# [Task brief]
Once you find the line containing "Multi-Input combinational cell | 203 | 1166" in the data below, copy it and each following line exactly, up to and including the line containing "Clock inverter | 3 | 43.79", and nothing else.

╭─ Data records

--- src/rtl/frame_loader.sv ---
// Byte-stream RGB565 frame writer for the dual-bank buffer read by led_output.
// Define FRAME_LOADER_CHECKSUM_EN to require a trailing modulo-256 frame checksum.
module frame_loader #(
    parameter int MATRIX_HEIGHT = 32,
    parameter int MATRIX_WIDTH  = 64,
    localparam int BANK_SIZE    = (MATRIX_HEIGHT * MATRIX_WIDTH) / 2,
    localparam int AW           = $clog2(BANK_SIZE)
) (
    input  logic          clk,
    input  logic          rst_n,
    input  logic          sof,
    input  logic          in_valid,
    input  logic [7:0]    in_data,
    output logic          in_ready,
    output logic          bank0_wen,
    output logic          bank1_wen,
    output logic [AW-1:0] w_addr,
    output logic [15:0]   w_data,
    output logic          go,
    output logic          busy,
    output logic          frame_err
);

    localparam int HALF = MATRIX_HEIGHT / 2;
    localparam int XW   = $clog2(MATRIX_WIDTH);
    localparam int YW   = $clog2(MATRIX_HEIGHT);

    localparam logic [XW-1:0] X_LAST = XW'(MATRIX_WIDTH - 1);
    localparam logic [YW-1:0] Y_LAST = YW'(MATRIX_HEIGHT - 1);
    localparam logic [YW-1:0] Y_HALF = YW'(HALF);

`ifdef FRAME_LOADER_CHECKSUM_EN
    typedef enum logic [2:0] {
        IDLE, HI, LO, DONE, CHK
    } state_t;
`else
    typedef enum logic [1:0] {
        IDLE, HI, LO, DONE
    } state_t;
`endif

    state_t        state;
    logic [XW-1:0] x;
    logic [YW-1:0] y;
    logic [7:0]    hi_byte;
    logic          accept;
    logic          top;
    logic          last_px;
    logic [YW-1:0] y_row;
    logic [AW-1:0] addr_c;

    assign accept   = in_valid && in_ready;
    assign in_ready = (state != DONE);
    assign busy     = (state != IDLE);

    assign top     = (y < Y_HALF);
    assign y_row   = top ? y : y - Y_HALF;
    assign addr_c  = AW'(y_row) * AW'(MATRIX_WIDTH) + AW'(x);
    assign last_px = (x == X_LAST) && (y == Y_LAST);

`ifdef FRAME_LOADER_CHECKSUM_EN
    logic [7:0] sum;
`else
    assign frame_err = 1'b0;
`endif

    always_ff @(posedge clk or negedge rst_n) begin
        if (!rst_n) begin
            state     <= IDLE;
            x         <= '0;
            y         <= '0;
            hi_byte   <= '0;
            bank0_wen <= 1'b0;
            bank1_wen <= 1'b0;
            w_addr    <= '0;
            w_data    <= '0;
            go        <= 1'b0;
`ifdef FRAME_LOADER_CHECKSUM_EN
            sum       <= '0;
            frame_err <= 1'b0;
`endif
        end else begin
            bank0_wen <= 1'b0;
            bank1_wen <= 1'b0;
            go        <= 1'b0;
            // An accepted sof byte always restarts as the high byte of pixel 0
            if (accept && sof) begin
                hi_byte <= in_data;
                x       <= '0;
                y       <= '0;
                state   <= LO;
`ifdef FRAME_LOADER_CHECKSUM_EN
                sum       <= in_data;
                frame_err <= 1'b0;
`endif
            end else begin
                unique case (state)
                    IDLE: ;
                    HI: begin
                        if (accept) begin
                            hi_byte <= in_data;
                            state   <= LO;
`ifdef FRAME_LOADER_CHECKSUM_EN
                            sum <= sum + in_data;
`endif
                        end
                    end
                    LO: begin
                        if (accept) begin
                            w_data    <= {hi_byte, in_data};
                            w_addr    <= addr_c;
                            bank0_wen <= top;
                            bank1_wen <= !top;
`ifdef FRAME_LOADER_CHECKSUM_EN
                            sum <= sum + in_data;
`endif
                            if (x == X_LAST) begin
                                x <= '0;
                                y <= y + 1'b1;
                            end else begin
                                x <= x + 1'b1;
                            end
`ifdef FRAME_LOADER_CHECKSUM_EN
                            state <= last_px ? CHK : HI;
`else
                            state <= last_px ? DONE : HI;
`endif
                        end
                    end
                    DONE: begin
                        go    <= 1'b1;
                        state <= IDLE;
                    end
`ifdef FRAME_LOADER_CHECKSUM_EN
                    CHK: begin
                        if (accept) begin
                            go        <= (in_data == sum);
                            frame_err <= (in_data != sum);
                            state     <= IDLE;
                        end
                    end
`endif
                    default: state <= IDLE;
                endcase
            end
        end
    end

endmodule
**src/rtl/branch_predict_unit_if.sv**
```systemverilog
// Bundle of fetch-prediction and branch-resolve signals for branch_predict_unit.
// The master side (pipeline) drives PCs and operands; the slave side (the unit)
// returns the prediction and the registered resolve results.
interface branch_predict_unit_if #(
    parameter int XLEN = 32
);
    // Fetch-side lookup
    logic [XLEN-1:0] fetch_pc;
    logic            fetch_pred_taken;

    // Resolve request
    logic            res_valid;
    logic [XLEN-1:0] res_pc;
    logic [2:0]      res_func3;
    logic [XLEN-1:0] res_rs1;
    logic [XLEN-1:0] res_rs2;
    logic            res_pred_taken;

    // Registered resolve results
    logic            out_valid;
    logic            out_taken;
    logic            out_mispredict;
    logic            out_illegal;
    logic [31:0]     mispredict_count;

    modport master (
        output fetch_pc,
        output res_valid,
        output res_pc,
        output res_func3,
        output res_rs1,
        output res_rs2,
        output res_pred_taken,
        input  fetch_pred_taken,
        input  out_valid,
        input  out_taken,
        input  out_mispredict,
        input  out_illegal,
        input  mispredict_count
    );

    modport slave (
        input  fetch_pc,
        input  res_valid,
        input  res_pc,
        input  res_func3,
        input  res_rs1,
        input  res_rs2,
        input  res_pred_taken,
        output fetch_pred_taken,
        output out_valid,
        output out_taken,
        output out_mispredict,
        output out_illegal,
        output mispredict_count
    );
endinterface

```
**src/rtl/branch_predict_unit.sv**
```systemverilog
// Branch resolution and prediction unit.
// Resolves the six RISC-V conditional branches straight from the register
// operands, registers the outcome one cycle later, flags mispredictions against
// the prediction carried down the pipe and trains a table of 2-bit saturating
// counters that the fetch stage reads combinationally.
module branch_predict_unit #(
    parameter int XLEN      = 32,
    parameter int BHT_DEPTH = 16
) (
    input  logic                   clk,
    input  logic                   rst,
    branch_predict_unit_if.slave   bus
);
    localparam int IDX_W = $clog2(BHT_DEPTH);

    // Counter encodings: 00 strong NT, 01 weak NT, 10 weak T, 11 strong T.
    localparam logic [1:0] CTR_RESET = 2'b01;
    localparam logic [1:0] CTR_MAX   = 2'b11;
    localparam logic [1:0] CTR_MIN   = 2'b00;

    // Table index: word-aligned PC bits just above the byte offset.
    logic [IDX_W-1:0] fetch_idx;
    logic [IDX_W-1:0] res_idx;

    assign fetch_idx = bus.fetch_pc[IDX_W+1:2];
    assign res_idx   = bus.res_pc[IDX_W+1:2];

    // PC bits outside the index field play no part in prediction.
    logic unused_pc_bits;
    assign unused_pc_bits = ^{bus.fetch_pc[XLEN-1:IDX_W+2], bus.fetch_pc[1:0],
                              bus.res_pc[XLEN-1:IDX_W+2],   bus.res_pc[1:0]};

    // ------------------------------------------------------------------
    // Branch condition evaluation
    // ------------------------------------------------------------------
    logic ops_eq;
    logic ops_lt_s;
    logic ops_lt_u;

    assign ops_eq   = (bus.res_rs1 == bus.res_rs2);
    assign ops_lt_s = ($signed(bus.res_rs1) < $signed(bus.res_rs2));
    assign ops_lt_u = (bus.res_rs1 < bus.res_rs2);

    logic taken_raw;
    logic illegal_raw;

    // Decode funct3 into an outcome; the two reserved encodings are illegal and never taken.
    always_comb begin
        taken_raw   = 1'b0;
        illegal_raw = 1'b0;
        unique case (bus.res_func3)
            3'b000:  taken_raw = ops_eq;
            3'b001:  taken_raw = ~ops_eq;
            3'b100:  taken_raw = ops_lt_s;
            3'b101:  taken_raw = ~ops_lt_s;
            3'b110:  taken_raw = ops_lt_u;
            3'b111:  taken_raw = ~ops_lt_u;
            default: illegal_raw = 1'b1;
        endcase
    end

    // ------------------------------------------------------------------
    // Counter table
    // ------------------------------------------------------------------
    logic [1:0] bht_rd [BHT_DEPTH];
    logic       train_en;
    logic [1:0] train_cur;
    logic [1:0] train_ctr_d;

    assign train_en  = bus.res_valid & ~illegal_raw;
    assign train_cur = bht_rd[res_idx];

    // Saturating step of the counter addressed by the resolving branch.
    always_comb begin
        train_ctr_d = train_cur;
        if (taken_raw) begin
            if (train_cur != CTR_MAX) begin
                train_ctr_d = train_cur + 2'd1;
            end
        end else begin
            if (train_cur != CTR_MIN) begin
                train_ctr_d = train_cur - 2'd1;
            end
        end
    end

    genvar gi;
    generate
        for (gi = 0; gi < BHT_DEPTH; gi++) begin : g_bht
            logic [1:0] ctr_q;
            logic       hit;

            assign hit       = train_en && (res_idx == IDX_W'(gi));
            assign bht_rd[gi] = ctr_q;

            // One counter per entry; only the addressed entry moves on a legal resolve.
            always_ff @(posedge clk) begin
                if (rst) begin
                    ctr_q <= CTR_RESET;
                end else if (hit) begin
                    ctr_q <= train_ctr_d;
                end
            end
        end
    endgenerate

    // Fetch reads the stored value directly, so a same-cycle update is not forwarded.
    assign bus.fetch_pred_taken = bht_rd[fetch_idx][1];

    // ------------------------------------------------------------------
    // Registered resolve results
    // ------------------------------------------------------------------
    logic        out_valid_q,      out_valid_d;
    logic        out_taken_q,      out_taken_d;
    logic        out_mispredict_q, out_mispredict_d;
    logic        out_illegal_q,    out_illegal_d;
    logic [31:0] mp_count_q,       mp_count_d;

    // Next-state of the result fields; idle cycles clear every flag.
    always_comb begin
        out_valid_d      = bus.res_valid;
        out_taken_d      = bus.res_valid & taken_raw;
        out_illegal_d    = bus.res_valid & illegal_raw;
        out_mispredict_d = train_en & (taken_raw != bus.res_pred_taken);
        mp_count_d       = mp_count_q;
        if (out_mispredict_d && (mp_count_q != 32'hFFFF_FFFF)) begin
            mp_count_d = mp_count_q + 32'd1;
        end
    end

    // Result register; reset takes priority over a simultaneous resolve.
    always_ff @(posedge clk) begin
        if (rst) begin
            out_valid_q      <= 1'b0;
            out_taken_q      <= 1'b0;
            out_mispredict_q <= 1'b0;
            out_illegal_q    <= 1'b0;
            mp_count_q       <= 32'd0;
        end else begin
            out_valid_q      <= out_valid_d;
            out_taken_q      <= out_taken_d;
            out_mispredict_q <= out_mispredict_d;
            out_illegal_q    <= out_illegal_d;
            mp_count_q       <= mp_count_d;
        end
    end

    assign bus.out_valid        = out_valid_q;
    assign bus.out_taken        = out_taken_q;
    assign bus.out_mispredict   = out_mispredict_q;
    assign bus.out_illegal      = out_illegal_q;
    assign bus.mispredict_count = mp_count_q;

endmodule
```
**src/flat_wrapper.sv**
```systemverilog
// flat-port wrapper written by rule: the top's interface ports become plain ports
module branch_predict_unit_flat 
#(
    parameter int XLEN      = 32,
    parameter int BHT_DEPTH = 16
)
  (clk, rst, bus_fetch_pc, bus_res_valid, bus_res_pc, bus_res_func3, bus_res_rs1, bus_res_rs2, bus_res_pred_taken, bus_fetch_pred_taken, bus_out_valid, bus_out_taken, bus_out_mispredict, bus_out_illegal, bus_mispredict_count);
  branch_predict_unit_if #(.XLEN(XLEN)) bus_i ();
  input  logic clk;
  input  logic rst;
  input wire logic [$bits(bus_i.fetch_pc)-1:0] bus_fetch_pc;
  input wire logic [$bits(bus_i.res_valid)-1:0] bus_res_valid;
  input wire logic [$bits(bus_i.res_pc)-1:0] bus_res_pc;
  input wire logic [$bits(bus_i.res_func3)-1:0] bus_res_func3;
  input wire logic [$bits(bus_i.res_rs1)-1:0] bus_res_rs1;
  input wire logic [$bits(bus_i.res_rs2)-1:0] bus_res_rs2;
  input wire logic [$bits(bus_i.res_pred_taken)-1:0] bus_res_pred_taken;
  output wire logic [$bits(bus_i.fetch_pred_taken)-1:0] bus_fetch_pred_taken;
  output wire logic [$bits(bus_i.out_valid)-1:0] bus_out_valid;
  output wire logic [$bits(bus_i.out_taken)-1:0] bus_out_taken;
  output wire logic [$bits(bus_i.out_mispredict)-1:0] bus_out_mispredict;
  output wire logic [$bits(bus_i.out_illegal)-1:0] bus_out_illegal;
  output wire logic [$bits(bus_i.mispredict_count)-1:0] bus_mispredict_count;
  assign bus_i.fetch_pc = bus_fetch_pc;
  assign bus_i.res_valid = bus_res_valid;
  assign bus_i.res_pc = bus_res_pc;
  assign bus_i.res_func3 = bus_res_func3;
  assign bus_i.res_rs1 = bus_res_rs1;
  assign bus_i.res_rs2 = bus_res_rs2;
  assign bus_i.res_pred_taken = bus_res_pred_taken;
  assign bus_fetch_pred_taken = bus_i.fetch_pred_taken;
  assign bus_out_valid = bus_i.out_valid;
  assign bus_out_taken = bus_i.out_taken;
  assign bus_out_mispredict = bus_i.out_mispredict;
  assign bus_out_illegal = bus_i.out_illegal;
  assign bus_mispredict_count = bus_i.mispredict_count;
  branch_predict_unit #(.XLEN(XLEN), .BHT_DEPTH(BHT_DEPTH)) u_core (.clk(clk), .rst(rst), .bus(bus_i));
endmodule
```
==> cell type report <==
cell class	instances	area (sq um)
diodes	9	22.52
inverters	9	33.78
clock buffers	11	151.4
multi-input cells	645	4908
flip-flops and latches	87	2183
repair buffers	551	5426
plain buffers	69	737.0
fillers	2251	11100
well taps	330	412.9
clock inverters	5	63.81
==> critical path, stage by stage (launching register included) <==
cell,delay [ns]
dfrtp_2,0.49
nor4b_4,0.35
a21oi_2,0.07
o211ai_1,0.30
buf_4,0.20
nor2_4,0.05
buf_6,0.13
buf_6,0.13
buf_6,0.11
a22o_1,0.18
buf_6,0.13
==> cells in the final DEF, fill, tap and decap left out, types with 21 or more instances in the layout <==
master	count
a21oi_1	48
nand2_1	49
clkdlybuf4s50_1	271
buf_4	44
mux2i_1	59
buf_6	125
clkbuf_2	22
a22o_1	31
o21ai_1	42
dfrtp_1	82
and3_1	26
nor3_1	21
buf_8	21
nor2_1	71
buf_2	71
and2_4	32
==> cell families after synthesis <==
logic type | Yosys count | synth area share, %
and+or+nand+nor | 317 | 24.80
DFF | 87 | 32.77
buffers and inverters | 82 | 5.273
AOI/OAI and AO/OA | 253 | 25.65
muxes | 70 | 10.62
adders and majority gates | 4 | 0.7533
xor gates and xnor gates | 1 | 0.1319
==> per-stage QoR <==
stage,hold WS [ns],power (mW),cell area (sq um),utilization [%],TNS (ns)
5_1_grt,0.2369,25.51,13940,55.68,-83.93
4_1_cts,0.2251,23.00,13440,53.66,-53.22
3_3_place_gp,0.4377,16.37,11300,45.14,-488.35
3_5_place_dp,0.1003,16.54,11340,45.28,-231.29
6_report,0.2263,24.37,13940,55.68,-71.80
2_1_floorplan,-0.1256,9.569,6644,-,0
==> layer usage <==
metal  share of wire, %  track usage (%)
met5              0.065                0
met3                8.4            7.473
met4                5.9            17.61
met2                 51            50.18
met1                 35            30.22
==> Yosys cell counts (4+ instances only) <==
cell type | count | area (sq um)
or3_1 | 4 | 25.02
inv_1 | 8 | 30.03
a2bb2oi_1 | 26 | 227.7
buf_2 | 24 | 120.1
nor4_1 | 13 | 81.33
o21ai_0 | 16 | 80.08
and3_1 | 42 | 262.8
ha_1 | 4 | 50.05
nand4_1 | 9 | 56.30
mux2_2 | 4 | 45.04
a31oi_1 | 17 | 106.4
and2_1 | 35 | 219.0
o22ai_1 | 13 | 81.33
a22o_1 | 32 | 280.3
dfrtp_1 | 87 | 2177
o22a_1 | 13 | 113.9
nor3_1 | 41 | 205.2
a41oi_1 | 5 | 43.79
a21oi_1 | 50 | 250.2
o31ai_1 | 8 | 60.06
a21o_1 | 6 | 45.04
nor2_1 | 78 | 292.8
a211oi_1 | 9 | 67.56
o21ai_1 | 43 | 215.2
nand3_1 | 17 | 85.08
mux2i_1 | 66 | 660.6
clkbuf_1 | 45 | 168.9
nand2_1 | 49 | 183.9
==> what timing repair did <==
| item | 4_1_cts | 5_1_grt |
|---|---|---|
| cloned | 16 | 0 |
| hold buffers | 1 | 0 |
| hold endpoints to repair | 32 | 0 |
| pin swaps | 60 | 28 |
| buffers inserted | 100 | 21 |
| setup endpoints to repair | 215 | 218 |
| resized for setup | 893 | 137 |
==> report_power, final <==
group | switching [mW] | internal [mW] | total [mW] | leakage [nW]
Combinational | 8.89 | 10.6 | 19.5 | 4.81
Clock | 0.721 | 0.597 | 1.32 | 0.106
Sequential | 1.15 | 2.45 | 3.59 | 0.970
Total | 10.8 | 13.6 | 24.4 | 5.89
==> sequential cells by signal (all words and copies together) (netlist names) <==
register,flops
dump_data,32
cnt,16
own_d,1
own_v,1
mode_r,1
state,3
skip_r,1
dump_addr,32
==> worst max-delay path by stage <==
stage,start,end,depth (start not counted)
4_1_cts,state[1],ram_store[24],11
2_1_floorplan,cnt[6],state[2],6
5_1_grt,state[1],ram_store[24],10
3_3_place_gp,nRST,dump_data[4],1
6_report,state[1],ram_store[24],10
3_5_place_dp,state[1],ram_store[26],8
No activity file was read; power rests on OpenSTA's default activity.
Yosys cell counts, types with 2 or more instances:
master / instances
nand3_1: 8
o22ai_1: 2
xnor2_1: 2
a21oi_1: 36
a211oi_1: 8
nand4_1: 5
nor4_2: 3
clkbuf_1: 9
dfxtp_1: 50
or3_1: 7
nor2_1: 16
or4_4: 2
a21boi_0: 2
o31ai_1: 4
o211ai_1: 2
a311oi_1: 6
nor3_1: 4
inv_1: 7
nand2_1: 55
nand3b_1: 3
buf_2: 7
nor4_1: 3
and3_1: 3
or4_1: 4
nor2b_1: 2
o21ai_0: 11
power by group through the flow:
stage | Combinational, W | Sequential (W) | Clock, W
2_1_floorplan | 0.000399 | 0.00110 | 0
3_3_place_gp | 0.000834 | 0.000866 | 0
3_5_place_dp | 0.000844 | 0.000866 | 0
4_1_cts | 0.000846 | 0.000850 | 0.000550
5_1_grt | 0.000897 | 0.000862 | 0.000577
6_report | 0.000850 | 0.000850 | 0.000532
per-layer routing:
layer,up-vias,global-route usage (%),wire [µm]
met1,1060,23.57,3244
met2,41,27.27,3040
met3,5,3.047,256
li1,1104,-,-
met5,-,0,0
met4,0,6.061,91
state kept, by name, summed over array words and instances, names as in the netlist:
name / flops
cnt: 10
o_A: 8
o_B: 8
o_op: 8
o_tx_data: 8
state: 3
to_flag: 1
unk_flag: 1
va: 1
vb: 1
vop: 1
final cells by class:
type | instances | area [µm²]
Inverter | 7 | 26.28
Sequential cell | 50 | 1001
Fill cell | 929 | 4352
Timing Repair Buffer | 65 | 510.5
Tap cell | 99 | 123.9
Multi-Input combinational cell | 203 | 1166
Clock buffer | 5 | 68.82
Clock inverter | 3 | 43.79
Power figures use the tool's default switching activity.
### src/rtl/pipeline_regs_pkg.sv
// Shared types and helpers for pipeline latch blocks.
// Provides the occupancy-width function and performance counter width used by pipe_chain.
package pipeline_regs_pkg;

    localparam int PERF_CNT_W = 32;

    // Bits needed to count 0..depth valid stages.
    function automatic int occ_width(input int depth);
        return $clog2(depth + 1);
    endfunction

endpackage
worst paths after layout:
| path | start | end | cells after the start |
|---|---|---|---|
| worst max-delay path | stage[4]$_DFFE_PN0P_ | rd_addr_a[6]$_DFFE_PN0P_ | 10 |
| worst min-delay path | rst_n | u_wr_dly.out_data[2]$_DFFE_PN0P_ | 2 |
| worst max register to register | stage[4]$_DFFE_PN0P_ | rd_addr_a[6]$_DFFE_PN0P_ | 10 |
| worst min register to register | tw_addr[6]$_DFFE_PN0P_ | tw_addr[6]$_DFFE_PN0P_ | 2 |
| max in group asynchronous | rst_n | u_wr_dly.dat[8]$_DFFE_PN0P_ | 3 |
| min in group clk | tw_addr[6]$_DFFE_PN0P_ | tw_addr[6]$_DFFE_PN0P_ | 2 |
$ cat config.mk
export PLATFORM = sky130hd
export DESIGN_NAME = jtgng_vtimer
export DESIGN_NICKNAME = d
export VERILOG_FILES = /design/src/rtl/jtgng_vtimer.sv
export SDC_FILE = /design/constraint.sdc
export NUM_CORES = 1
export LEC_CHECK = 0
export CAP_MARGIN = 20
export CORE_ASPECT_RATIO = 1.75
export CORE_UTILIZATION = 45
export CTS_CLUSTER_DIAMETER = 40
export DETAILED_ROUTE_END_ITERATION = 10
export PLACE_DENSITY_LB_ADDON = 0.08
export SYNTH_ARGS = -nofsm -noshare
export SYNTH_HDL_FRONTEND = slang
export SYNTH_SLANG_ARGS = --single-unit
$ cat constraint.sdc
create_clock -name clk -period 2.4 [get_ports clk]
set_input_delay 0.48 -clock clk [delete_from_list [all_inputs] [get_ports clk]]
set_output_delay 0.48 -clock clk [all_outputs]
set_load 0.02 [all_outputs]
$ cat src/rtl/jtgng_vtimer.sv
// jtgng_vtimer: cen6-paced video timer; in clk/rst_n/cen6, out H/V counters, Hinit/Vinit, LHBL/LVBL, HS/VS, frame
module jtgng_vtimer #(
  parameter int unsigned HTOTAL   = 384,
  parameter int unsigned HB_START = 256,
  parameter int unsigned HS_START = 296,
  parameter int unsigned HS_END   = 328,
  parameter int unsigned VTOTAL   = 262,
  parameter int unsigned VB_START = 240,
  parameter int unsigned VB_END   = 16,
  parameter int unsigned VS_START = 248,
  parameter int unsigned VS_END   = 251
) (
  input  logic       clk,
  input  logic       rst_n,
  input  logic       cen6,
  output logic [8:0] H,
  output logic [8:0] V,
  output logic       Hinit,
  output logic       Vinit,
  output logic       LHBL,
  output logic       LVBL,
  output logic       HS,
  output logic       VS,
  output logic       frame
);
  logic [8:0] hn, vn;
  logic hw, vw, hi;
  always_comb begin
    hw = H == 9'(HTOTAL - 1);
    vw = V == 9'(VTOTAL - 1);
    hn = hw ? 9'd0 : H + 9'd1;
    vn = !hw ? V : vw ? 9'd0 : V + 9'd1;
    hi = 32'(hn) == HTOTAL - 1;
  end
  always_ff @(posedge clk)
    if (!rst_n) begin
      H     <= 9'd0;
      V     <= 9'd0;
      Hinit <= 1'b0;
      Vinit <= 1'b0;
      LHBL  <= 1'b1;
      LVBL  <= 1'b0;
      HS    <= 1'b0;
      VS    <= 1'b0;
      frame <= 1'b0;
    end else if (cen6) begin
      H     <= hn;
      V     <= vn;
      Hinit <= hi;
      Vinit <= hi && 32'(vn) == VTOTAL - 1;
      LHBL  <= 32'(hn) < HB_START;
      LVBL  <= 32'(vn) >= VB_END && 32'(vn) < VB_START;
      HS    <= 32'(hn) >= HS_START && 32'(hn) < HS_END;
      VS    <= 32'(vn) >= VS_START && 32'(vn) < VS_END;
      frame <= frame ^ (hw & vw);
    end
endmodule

╰─

# [Answer for the task]
Multi-Input combinational cell | 203 | 1166
Clock buffer | 5 | 68.82
Clock inverter | 3 | 43.79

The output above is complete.